Contributed by Leslie Roberts / Gabriele Evertz’s new paintings are a song cycle in color. Some of her previous shows had singular emotional states as themes; “Rapture” and “Exaltation” are two. But in her new solo “Path” at Minus Space, six large square canvases extend the concept, forming a chromatic narrative – an emotional journey through the pandemic to the present. They start in despair and isolation, move through night with glints of hope, break sharply, and conclude, not with sadness but with strength in a belief in the urgency of color in life. Evertz, whom some might call quintessentially modernist, sees her new work as neo-Romantic.

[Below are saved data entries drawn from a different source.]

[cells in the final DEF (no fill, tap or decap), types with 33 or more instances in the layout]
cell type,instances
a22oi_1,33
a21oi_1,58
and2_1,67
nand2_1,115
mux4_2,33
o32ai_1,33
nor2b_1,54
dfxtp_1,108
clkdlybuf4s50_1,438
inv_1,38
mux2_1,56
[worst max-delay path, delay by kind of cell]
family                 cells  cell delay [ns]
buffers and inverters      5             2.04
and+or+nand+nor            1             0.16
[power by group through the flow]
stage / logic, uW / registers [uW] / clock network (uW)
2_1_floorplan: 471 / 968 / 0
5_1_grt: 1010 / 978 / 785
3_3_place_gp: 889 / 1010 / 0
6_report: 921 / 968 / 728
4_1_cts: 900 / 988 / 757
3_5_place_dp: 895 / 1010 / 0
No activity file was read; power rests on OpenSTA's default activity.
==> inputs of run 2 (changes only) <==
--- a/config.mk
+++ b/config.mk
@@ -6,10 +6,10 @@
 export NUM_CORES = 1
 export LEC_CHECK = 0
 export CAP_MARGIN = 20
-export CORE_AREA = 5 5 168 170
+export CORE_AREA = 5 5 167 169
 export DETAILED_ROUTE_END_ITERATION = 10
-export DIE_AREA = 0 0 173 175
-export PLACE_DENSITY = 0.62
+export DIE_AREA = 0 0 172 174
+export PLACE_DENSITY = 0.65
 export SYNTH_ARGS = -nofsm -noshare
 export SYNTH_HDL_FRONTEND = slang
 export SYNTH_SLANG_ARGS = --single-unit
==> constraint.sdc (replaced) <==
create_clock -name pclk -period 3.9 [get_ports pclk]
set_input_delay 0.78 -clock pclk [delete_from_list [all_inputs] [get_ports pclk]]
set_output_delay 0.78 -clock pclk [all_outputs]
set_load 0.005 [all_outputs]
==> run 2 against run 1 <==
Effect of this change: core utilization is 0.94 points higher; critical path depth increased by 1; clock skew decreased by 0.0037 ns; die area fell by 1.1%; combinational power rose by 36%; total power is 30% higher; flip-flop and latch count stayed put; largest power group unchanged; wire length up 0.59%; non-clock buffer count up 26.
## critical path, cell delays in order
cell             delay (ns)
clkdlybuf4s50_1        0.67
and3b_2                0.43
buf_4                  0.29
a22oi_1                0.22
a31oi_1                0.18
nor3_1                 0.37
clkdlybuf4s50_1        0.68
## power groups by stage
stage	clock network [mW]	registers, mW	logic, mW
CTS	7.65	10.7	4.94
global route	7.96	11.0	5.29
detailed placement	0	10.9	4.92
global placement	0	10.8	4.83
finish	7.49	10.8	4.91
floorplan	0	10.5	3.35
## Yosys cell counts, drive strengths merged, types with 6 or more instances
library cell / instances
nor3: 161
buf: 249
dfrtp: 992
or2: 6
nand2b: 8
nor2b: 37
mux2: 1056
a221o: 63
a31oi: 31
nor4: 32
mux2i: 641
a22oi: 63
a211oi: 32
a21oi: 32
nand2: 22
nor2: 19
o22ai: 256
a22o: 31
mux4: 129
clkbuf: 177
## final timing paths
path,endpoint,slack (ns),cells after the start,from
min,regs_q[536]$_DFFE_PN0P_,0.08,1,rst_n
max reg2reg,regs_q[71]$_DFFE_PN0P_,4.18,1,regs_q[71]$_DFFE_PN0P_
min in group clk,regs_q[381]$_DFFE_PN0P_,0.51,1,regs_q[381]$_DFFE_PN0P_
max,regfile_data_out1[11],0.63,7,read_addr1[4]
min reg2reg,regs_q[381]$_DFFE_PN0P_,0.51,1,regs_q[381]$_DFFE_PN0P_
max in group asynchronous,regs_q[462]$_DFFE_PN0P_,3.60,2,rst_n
**src/rtl/wt_mem_req_arbiter_if.sv**
```systemverilog
// Request-side bundle for wt_mem_req_arbiter: I$/D$ req/ack channels, memory valid/ready stream, credit returns.
// The master modport is the arbiter's view; slave is the caches plus memory adapter.
interface wt_mem_req_arbiter_if #(
  parameter int DataWidth = 128
);
  logic                 icache_req_i;
  logic                 icache_ack_o;
  logic [DataWidth-1:0] icache_data_i;
  logic                 dcache_req_i;
  logic                 dcache_ack_o;
  logic [DataWidth-1:0] dcache_data_i;
  logic                 mem_valid_o;
  logic                 mem_ready_i;
  logic [DataWidth-1:0] mem_data_o;
  logic                 mem_src_o;
  logic                 icache_rtrn_i;
  logic                 dcache_rtrn_i;

  modport master (
    input  icache_req_i, icache_data_i, dcache_req_i, dcache_data_i,
    input  mem_ready_i, icache_rtrn_i, dcache_rtrn_i,
    output icache_ack_o, dcache_ack_o, mem_valid_o, mem_data_o, mem_src_o
  );

  modport slave (
    output icache_req_i, icache_data_i, dcache_req_i, dcache_data_i,
    output mem_ready_i, icache_rtrn_i, dcache_rtrn_i,
    input  icache_ack_o, dcache_ack_o, mem_valid_o, mem_data_o, mem_src_o
  );
endinterface

```
**src/rtl/wt_mem_req_arbiter.sv**
```systemverilog
// Round-robin merge of I$ and D$ memory requests into one registered valid/ready stream with per-source credits.
// Optional grant/stall statistics counters are built when WT_ARB_STATS_EN is defined.
module wt_mem_req_arbiter #(
  parameter int DataWidth      = 128,
  parameter int MaxOutstanding = 4
) (
  input  logic                  clk_i,
  input  logic                  rst_i,
  wt_mem_req_arbiter_if.master  bus,
  output logic                  idle_o,
  output logic                  err_o
`ifdef WT_ARB_STATS_EN
  ,
  output logic [31:0]           stat_icache_o,
  output logic [31:0]           stat_dcache_o,
  output logic [31:0]           stat_stall_o
`endif
);

  typedef enum logic {
    SRC_I = 1'b0,
    SRC_D = 1'b1
  } src_e;

  localparam logic [3:0] Limit = 4'(MaxOutstanding);

  // State
  logic [3:0]           cnt_i_q, cnt_i_d;
  logic [3:0]           cnt_d_q, cnt_d_d;
  src_e                 rr_q, rr_d;
  logic                 mem_valid_q, mem_valid_d;
  logic [DataWidth-1:0] mem_data_q, mem_data_d;
  src_e                 mem_src_q, mem_src_d;
  logic                 err_q, err_d;

  // Arbitration terms
  logic slot_free;
  logic elig_i, elig_d;
  logic gnt_i, gnt_d;

  function automatic logic [3:0] credit_next(input logic [3:0] cnt,
                                             input logic       grant,
                                             input logic       rtrn);
    logic [3:0] nxt;
    nxt = cnt;
    if (grant && !rtrn)
      nxt = cnt + 4'd1;
    else if (rtrn && !grant && cnt != 4'd0)
      nxt = cnt - 4'd1;
    return nxt;
  endfunction

  // The slot bypasses on ready so a grant can land in the same edge the old entry leaves.
  assign slot_free = !mem_valid_q || bus.mem_ready_i;
  assign elig_i    = bus.icache_req_i && (cnt_i_q < Limit);
  assign elig_d    = bus.dcache_req_i && (cnt_d_q < Limit);

  // NOTE: every variable written in an always_comb gets a default first, so no latch is inferred.
  always_comb begin
    gnt_i = 1'b0;
    gnt_d = 1'b0;
    rr_d  = rr_q;
    // Acks must drop while reset is held, even though the cleared state would look grantable.
    if (slot_free && !rst_i) begin
      if (elig_i && elig_d) begin
        gnt_i = (rr_q == SRC_I);
        gnt_d = (rr_q == SRC_D);
      end else begin
        gnt_i = elig_i;
        gnt_d = elig_d;
      end
    end
    if (gnt_i)
      rr_d = SRC_D;
    else if (gnt_d)
      rr_d = SRC_I;
  end

  always_comb begin
    mem_valid_d = mem_valid_q;
    mem_data_d  = mem_data_q;
    mem_src_d   = mem_src_q;
    if (gnt_i || gnt_d) begin
      mem_valid_d = 1'b1;
      mem_data_d  = gnt_d ? bus.dcache_data_i : bus.icache_data_i;
      mem_src_d   = gnt_d ? SRC_D : SRC_I;
    end else if (bus.mem_ready_i) begin
      mem_valid_d = 1'b0;
    end
  end

  always_comb begin
    cnt_i_d = credit_next(cnt_i_q, gnt_i, bus.icache_rtrn_i);
    cnt_d_d = credit_next(cnt_d_q, gnt_d, bus.dcache_rtrn_i);
    err_d   = err_q
            | (bus.icache_rtrn_i && cnt_i_q == 4'd0)
            | (bus.dcache_rtrn_i && cnt_d_q == 4'd0);
  end

  // NOTE: sequential state uses non-blocking assignments so every flop samples pre-edge values.
  always_ff @(posedge clk_i or posedge rst_i) begin
    if (rst_i) begin
      cnt_i_q     <= 4'd0;
      cnt_d_q     <= 4'd0;
      rr_q        <= SRC_I;
      mem_valid_q <= 1'b0;
      mem_data_q  <= '0;
      mem_src_q   <= SRC_I;
      err_q       <= 1'b0;
    end else begin
      cnt_i_q     <= cnt_i_d;
      cnt_d_q     <= cnt_d_d;
      rr_q        <= rr_d;
      mem_valid_q <= mem_valid_d;
      mem_data_q  <= mem_data_d;
      mem_src_q   <= mem_src_d;
      err_q       <= err_d;
    end
  end

  always_comb begin
    bus.icache_ack_o = gnt_i;
    bus.dcache_ack_o = gnt_d;
    bus.mem_valid_o  = mem_valid_q;
    bus.mem_data_o   = mem_data_q;
    bus.mem_src_o    = mem_src_q;
    idle_o           = (cnt_i_q == 4'd0) && (cnt_d_q == 4'd0) && !mem_valid_q;
    err_o            = err_q;
  end

`ifdef WT_ARB_STATS_EN
  logic [31:0] stat_i_q, stat_i_d;
  logic [31:0] stat_d_q, stat_d_d;
  logic [31:0] stall_q, stall_d;

  always_comb begin
    stat_i_d = stat_i_q;
    stat_d_d = stat_d_q;
    stall_d  = stall_q;
    if (gnt_i && stat_i_q != '1)
      stat_i_d = stat_i_q + 32'd1;
    if (gnt_d && stat_d_q != '1)
      stat_d_d = stat_d_q + 32'd1;
    if (mem_valid_q && !bus.mem_ready_i && stall_q != '1)
      stall_d = stall_q + 32'd1;
  end

  always_ff @(posedge clk_i or posedge rst_i) begin
    if (rst_i) begin
      stat_i_q <= '0;
      stat_d_q <= '0;
      stall_q  <= '0;
    end else begin
      stat_i_q <= stat_i_d;
      stat_d_q <= stat_d_d;
      stall_q  <= stall_d;
    end
  end

  assign stat_icache_o = stat_i_q;
  assign stat_dcache_o = stat_d_q;
  assign stat_stall_o  = stall_q;
`endif

endmodule

```
**src/flat_wrapper.sv**
```systemverilog
// flat-port wrapper written by rule: the top's interface ports become plain ports
module wt_mem_req_arbiter_flat 
#(
  parameter int DataWidth      = 128,
  parameter int MaxOutstanding = 4
)
  (clk_i, rst_i, idle_o, err_o, bus_icache_req_i, bus_icache_data_i, bus_dcache_req_i, bus_dcache_data_i, bus_mem_ready_i, bus_icache_rtrn_i, bus_dcache_rtrn_i, bus_icache_ack_o, bus_dcache_ack_o, bus_mem_valid_o, bus_mem_data_o, bus_mem_src_o);
  wt_mem_req_arbiter_if #(.DataWidth(DataWidth)) bus_i ();
  input  logic clk_i;
  input  logic rst_i;
  output logic idle_o;
  output logic err_o;
  input wire logic [$bits(bus_i.icache_req_i)-1:0] bus_icache_req_i;
  input wire logic [$bits(bus_i.icache_data_i)-1:0] bus_icache_data_i;
  input wire logic [$bits(bus_i.dcache_req_i)-1:0] bus_dcache_req_i;
  input wire logic [$bits(bus_i.dcache_data_i)-1:0] bus_dcache_data_i;
  input wire logic [$bits(bus_i.mem_ready_i)-1:0] bus_mem_ready_i;
  input wire logic [$bits(bus_i.icache_rtrn_i)-1:0] bus_icache_rtrn_i;
  input wire logic [$bits(bus_i.dcache_rtrn_i)-1:0] bus_dcache_rtrn_i;
  output wire logic [$bits(bus_i.icache_ack_o)-1:0] bus_icache_ack_o;
  output wire logic [$bits(bus_i.dcache_ack_o)-1:0] bus_dcache_ack_o;
  output wire logic [$bits(bus_i.mem_valid_o)-1:0] bus_mem_valid_o;
  output wire logic [$bits(bus_i.mem_data_o)-1:0] bus_mem_data_o;
  output wire logic [$bits(bus_i.mem_src_o)-1:0] bus_mem_src_o;
  assign bus_i.icache_req_i = bus_icache_req_i;
  assign bus_i.icache_data_i = bus_icache_data_i;
  assign bus_i.dcache_req_i = bus_dcache_req_i;
  assign bus_i.dcache_data_i = bus_dcache_data_i;
  assign bus_i.mem_ready_i = bus_mem_ready_i;
  assign bus_i.icache_rtrn_i = bus_icache_rtrn_i;
  assign bus_i.dcache_rtrn_i = bus_dcache_rtrn_i;
  assign bus_icache_ack_o = bus_i.icache_ack_o;
  assign bus_dcache_ack_o = bus_i.dcache_ack_o;
  assign bus_mem_valid_o = bus_i.mem_valid_o;
  assign bus_mem_data_o = bus_i.mem_data_o;
  assign bus_mem_src_o = bus_i.mem_src_o;
  wt_mem_req_arbiter #(.DataWidth(DataWidth), .MaxOutstanding(MaxOutstanding)) u_core (.clk_i(clk_i), .rst_i(rst_i), .bus(bus_i), .idle_o(idle_o), .err_o(err_o));
endmodule
```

Gabriele Evertz, Nocturnus, 2021, acrylic on canvas, 72 x 72 inches

A viewer doesn’t need historical context to sense a narrative progression. And Evertz doesn’t suggest there’s only one emotional reading of colors or of her work. But she’s specific about how she represents emotion through color. In the first three paintings, the only prismatic hues are blues and greens. Ordinarily, reds and the rest of the spectrum are constants in the artist’s palette, but during the grim time when she began the series, their brilliance felt unseemly, so she turned instead to earth colors. Evertz has worked extensively with grays, but umbers are new to her palette. She explores them as flat color, as glaze, and as almost-black, noting that earth colors are found in cave paintings older than written history. She uses metallic pigments too – partly for their reflective, chameleonlike quality, but there’s a suggestion of the divine, especially when she explains that the single thin golden vertical, inconspicuously located near the left edge of Nocturnus, is a response to poet Amanda Gorman’s words, read during the 2021 presidential inauguration: “There is always light.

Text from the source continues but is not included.